この評価は職業にも関わるからな。たまに調査し直すといい」
あんまりいい気分にはならなさそうだ。と思ってしまうスカイ。
「後はランクだな」
「ランクはもちろん別の調べる装置によって総合的にどれほどの力があるのかを調べているのだ」
全部装置頼りかよ…とあきれるスカイ。
「ちなみに君もすでに全ての装置にかけられているよ。
君の適正職業は…魔法戦士といったところか。凄いな。昔から鍛えているのが良く分かる」
そんなことまでわかるのかよ。確かに装置に頼りたくもなるって奴か。
「君にはより多くの迷宮を攻略してもらい、
固有魔法を増やし、財宝を集め、その一部を国に納めてくれるだけでいい。あとは君の自由という奴だ。
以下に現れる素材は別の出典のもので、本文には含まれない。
$ cat config.mk
export PLATFORM = sky130hd
export DESIGN_NAME = usb_fs_tx_flat
export DESIGN_NICKNAME = d
export VERILOG_FILES = /design/src/rtl/usb_fs_tx_if.sv /design/src/rtl/usb_fs_tx.sv /design/src/flat_wrapper.sv
export SDC_FILE = /design/constraint.sdc
export NUM_CORES = 1
export LEC_CHECK = 0
export ABC_CLOCK_PERIOD_IN_PS = 3800
export CORE_MARGIN = 1.5
export CORE_UTILIZATION = 40
export CTS_BUF_LIST = sky130_fd_sc_hd__clkbuf_2 sky130_fd_sc_hd__clkbuf_4 sky130_fd_sc_hd__clkbuf_8
export DETAILED_ROUTE_END_ITERATION = 10
export HOLD_SLACK_MARGIN = 0.06
export PLACE_DENSITY = 0.62
export SLEW_MARGIN = 30
export SYNTH_ARGS = -nofsm -noshare
export SYNTH_HDL_FRONTEND = slang
export SYNTH_SLANG_ARGS = --single-unit
$ cat constraint.sdc
create_clock -name clk48mhz -period 3.8 [get_ports clk48mhz]
set_clock_uncertainty 0.15 [all_clocks]
set_input_delay 0.76 -clock clk48mhz [delete_from_list [all_inputs] [get_ports clk48mhz]]
set_output_delay 0.76 -clock clk48mhz [all_outputs]
set_load 0.05 [all_outputs]
$ cat src/rtl/usb_fs_tx_if.sv
// usb_fs_tx_if: application-side bundle for the full-speed USB transmitter.
//   pkt_start   request to send a packet (one cycle)
//   pid         PID nibble, captured with an accepted pkt_start
//   data        payload byte, consumed when data_strobe is high
//   data_valid  payload byte available; low at a byte boundary ends payload
//   data_strobe transmitter consumed data this cycle
//   busy        packet in progress
//   tx_en       line driver enable
//   tx_j        line state, 1=J 0=K (when tx_se0=0)
//   tx_se0      drive SE0
// master: packet source / line observer; slave: the transmitter.
interface usb_fs_tx_if;
    logic       pkt_start;
    logic [3:0] pid;
    logic [7:0] data;
    logic       data_valid;
    logic       data_strobe;
    logic       busy;
    logic       tx_en;
    logic       tx_j;
    logic       tx_se0;

    modport master (
        output pkt_start, pid, data, data_valid,
        input  data_strobe, busy, tx_en, tx_j, tx_se0
    );

    modport slave (
        input  pkt_start, pid, data, data_valid,
        output data_strobe, busy, tx_en, tx_j, tx_se0
    );
endinterface
===== src/rtl/trap_sequencer_if.sv =====
// Bundle of all pipeline-side and CSR-file-side signals of the trap sequencer.
//   master : the sequencer itself. It receives pipeline requests and CSR read data,
//            and drives the CSR file port, the stall and the redirect.
//   slave  : the surrounding pipeline / CSR file (or a testbench standing in for them).
interface trap_sequencer_if;
  // pipeline Zicsr access
  logic        csr_instr_valid;
  logic [11:0] csr_instr_addr;
  logic [31:0] csr_instr_wdata;
  logic [1:0]  csr_instr_mode;
  logic [31:0] csr_instr_rdata;
  // trap / return requests
  logic        trap_valid;
  logic [31:0] trap_pc;
  logic [31:0] trap_cause;
  logic [31:0] trap_tval;
  logic        mret_valid;
  // CSR file port
  logic [11:0] csr_raddr;
  logic [31:0] csr_rdata;
  logic [31:0] csr_mstatus;
  logic [11:0] csr_waddr;
  logic [31:0] csr_wdata;
  logic        csr_w;
  logic [1:0]  csr_wsc_mode;
  // pipeline control
  logic        stall;
  logic        redirect_valid;
  logic [31:0] redirect_pc;

  modport master (
    input  csr_instr_valid, csr_instr_addr, csr_instr_wdata, csr_instr_mode,
    output csr_instr_rdata,
    input  trap_valid, trap_pc, trap_cause, trap_tval, mret_valid,
    output csr_raddr,
    input  csr_rdata, csr_mstatus,
    output csr_waddr, csr_wdata, csr_w, csr_wsc_mode,
    output stall, redirect_valid, redirect_pc
  );

  modport slave (
    output csr_instr_valid, csr_instr_addr, csr_instr_wdata, csr_instr_mode,
    input  csr_instr_rdata,
    output trap_valid, trap_pc, trap_cause, trap_tval, mret_valid,
    input  csr_raddr,
    output csr_rdata, csr_mstatus,
    input  csr_waddr, csr_wdata, csr_w, csr_wsc_mode,
    input  stall, redirect_valid, redirect_pc
  );
endinterface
ああ、だが基本的に一ヵ月に一回はカードを更新するために装置に調べて貰うぞ」
「それは…長期の探索の場合はどうするんだ?」
「延長申請を取れば三カ月まで更新を引き延ばせるな。
あ、スカイ君はBランクだから優遇で五ヶ月だ」
「ランクごとに優遇措置があるのか」
「もちろんだ。探索者ギルド認定の店で割引とかな。Bランクだと価格から全て三割減額の優遇だな」
これは探索者ギルドが賑わうはずだ。名誉を求め、金を求め各地から人々が集まる…。
さすが狸爺。えげつない。と感じるスカイ。
「まずは王都の平原にある巨大迷宮でも攻略したらどうだ?」
「…そうだな」

ギルド長は後悔した。
ああ、あの時言わなければ。

スカイ=フリーダム、侵入開始から五日で『王都平原ノ迷宮』を攻略。